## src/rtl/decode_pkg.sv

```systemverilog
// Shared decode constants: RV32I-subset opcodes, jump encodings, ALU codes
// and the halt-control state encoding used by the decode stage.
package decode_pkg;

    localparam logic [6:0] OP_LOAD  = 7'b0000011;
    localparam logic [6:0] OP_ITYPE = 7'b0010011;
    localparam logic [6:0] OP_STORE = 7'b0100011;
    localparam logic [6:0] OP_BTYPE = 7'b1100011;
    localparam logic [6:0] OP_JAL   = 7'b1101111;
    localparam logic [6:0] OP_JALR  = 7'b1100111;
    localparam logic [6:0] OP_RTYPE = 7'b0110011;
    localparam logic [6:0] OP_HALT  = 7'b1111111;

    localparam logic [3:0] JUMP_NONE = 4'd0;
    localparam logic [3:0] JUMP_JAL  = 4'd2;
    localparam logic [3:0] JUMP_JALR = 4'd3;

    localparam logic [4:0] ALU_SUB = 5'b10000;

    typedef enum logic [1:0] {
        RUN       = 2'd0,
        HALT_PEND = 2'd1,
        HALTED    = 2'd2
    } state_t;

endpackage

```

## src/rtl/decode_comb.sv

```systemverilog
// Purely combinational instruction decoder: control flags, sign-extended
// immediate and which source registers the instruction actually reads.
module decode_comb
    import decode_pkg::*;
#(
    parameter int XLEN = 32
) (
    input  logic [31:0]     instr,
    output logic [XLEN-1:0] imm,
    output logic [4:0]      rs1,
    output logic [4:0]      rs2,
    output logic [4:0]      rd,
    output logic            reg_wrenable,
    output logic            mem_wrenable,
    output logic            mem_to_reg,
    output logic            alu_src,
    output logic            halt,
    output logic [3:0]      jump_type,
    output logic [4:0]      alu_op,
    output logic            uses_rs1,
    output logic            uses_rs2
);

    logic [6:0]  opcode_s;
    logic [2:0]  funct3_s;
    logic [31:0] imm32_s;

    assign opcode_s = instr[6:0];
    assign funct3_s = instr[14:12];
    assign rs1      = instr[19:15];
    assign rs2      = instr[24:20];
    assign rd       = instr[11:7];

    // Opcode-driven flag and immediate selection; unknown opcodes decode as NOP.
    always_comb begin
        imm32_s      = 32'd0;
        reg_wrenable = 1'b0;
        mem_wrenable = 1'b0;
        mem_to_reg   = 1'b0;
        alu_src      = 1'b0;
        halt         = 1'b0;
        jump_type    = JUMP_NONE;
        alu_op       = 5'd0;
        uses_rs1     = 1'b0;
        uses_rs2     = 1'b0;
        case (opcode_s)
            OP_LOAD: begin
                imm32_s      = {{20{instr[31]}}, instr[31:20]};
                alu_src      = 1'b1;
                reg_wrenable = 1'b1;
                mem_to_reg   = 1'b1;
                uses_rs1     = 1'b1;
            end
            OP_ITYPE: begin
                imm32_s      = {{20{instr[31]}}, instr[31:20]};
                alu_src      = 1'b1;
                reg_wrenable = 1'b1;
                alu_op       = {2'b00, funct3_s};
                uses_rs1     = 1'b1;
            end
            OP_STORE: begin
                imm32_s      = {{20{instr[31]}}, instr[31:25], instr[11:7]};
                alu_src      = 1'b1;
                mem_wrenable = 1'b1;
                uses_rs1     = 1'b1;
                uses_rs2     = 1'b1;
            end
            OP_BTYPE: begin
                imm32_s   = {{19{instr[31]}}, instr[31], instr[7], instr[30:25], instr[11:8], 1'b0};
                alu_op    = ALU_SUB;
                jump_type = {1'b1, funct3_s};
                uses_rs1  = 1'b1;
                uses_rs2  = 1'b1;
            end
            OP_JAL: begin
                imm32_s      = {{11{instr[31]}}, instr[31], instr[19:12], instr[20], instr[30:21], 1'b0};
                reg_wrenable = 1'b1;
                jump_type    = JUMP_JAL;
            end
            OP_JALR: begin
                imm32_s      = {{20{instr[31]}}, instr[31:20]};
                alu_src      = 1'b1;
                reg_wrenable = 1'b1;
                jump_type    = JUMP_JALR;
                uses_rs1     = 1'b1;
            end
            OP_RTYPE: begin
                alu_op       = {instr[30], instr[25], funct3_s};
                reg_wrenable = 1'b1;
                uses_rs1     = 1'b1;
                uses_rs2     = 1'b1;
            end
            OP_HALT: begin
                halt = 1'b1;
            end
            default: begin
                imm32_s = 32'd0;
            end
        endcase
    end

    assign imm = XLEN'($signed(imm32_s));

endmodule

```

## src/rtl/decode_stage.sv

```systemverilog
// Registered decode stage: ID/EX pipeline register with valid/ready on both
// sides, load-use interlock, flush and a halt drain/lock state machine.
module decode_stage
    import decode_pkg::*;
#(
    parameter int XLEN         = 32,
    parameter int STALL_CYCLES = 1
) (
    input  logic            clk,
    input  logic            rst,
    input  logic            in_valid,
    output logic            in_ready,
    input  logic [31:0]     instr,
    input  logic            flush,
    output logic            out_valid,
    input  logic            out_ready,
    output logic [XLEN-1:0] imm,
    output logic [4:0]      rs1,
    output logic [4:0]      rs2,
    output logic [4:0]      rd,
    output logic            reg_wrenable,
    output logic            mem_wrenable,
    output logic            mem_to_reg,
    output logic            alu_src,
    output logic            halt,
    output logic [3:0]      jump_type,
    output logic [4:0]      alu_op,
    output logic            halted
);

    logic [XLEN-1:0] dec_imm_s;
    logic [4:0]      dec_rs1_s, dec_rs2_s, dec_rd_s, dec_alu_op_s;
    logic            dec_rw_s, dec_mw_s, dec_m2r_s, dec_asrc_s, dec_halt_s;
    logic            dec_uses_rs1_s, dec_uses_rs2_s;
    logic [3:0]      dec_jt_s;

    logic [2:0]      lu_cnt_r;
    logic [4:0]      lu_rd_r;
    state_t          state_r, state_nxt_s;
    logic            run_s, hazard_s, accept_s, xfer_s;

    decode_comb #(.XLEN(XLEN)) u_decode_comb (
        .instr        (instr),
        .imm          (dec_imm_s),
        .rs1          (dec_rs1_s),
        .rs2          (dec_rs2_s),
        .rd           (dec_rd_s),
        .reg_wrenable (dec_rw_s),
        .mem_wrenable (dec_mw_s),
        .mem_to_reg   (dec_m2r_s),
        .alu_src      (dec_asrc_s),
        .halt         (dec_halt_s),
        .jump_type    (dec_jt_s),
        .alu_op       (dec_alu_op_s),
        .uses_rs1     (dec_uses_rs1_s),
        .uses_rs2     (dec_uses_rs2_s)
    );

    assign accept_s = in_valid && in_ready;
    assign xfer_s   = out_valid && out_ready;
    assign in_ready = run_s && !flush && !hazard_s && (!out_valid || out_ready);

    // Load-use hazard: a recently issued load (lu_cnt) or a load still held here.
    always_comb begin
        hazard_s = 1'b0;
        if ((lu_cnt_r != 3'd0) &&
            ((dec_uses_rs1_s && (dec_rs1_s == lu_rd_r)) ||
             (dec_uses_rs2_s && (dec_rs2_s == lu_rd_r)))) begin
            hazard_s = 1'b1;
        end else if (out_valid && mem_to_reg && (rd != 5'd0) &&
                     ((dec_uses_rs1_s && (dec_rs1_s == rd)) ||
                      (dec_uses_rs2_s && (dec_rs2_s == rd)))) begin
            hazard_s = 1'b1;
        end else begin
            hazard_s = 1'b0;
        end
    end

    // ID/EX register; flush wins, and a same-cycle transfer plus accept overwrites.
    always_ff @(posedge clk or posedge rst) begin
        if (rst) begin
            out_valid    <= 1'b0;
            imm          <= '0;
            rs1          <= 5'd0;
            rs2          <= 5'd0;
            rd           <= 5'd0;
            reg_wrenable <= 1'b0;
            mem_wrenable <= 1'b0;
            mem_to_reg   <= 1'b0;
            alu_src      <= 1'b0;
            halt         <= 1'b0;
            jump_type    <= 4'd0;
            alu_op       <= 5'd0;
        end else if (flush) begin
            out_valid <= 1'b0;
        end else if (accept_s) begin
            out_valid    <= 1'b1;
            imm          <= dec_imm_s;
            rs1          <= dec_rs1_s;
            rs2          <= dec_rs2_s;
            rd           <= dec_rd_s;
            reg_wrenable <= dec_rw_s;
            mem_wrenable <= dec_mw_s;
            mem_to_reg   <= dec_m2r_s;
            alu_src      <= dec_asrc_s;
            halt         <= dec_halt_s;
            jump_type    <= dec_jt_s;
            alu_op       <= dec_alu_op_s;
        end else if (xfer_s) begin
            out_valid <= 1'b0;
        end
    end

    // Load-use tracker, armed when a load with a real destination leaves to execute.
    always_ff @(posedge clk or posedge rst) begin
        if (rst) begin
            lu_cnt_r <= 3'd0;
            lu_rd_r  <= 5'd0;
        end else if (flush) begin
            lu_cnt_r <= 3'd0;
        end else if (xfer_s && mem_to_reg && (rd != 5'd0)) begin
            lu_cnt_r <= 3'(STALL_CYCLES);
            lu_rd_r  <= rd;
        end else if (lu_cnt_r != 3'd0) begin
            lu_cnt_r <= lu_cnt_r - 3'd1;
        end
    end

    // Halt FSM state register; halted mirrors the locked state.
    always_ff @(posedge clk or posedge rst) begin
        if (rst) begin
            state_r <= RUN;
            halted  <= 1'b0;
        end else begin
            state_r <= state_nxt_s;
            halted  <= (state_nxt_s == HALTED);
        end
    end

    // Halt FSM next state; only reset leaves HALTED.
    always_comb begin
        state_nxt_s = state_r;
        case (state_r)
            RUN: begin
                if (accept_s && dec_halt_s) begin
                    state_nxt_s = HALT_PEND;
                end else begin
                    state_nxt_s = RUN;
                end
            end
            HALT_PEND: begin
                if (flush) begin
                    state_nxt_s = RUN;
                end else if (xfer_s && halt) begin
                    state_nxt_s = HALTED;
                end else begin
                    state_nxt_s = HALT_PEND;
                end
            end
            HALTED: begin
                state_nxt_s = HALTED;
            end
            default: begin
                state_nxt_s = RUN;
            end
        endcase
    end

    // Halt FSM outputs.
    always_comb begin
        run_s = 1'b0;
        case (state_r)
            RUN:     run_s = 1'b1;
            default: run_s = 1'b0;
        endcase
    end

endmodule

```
* * *
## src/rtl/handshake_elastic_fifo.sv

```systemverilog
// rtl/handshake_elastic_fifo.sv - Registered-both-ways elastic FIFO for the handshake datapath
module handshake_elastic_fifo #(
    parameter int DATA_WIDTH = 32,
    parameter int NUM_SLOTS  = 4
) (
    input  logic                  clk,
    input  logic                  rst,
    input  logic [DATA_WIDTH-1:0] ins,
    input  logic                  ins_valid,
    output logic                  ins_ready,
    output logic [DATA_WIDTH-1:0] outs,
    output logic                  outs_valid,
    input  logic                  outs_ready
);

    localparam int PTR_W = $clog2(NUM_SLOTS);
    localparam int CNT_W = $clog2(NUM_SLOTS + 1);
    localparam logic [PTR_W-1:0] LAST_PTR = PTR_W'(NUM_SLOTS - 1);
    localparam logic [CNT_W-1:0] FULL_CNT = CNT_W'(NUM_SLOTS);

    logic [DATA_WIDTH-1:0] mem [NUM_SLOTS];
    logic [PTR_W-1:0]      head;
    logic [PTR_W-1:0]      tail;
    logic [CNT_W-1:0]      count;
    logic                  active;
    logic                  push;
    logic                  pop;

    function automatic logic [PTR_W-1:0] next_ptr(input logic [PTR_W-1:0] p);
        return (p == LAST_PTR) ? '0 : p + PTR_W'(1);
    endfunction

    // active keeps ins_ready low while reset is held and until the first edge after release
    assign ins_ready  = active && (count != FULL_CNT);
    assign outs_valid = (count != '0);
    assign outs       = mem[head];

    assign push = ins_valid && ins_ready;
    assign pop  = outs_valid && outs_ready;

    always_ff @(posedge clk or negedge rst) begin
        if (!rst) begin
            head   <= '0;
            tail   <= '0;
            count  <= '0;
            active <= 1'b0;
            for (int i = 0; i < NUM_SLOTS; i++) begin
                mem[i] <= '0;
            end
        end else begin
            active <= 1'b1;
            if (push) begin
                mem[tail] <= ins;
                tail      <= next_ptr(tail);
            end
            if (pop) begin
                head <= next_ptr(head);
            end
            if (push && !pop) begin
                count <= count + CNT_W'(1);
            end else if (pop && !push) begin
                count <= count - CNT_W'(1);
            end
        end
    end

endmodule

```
* * *
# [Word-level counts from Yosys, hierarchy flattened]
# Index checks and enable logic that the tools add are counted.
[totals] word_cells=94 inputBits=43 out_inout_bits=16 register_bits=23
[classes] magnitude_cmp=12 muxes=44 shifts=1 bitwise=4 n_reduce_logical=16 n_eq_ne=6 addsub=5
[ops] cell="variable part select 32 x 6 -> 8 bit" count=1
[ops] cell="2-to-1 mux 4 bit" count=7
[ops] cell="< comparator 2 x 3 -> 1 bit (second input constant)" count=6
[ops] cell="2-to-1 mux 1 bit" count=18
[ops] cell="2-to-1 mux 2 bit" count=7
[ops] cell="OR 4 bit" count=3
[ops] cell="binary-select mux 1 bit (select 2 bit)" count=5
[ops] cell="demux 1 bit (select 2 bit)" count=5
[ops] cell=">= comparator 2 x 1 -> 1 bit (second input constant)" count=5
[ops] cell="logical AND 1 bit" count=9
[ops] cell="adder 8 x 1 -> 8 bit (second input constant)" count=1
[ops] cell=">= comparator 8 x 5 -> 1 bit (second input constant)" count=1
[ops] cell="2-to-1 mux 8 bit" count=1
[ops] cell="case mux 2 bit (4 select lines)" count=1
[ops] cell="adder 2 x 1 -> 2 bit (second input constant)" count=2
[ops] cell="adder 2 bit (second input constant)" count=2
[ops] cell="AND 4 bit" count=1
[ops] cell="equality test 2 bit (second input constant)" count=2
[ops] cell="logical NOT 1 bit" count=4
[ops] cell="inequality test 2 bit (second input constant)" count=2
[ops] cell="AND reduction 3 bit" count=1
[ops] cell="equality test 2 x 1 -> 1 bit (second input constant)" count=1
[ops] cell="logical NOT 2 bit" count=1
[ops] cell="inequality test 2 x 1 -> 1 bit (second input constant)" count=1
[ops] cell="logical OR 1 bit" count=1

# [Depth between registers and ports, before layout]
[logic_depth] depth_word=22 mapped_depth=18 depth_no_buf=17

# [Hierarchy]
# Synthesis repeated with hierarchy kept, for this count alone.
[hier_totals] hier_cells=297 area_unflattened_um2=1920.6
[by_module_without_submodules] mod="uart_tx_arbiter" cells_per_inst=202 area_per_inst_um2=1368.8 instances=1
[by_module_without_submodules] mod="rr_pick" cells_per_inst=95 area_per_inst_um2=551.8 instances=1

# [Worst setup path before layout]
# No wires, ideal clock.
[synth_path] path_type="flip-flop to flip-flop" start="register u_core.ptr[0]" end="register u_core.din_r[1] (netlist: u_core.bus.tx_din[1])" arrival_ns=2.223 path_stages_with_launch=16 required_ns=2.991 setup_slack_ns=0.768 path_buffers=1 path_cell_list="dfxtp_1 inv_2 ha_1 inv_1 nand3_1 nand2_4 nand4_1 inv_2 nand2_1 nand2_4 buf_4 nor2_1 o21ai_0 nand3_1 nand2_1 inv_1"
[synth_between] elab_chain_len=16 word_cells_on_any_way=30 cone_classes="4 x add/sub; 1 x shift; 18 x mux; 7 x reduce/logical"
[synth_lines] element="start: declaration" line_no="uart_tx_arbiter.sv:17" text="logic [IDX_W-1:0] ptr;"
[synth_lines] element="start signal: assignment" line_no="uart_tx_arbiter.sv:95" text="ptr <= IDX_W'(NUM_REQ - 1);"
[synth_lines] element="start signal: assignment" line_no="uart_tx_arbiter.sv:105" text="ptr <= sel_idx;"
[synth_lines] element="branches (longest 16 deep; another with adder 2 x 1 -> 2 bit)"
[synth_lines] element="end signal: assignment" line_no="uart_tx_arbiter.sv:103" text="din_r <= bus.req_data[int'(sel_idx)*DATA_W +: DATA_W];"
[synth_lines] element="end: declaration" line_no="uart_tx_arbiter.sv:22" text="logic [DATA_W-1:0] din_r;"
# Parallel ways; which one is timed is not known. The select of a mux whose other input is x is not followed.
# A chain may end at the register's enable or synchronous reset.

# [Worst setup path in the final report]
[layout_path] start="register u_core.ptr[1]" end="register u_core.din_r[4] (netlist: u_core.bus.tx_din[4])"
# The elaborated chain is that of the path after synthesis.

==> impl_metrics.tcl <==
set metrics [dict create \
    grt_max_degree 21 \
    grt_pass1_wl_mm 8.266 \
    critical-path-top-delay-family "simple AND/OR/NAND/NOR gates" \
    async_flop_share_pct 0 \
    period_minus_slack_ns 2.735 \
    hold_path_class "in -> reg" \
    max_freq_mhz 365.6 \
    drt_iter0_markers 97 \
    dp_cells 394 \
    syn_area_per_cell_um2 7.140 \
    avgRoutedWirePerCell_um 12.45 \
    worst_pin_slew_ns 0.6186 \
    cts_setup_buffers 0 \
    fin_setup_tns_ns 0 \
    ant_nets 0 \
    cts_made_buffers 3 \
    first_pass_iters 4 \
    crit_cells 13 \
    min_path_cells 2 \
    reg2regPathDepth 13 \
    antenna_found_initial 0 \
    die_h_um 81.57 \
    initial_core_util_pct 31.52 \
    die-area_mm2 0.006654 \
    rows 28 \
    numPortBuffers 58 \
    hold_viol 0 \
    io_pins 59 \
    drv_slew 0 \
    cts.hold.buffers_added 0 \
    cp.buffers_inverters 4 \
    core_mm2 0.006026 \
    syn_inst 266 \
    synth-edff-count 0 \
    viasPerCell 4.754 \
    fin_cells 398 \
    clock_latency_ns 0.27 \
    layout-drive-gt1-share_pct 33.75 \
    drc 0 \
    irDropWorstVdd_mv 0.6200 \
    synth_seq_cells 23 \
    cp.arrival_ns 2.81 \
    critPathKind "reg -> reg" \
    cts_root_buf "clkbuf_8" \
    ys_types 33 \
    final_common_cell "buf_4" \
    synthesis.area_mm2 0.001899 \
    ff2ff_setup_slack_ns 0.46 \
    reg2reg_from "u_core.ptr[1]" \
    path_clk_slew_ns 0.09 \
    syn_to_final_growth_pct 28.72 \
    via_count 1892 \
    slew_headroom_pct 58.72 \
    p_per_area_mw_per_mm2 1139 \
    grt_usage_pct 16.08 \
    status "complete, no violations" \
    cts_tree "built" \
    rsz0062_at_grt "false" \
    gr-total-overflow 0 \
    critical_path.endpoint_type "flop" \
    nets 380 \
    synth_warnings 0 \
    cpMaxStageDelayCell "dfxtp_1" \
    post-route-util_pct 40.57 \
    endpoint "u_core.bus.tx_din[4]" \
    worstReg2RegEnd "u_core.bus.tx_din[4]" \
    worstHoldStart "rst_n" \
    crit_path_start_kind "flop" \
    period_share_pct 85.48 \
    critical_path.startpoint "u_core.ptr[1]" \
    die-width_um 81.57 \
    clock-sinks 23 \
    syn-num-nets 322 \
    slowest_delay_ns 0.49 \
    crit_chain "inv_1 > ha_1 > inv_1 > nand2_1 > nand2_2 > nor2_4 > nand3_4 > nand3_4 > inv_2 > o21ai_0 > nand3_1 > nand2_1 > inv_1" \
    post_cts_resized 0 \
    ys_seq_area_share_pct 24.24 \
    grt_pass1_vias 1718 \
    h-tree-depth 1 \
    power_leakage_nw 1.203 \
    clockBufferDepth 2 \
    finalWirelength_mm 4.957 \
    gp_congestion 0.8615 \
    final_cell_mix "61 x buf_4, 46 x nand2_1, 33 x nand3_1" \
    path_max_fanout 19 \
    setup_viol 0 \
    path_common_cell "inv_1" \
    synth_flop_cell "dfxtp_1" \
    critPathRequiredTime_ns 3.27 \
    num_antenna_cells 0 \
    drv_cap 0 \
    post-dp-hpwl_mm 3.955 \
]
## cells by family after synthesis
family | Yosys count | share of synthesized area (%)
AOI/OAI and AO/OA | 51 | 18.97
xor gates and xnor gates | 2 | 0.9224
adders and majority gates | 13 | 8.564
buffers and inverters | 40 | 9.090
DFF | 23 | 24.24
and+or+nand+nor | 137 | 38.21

→ **About this exercise**
Everything from the line with "# Parallel ways;" through the line with "# [Worst setup path in the final report]" should be written out exactly as it appears above, end lines included, and nothing outside that range.

→ **Task output**
# Parallel ways; which one is timed is not known. The select of a mux whose other input is x is not followed.
# A chain may end at the register's enable or synchronous reset.

# [Worst setup path in the final report]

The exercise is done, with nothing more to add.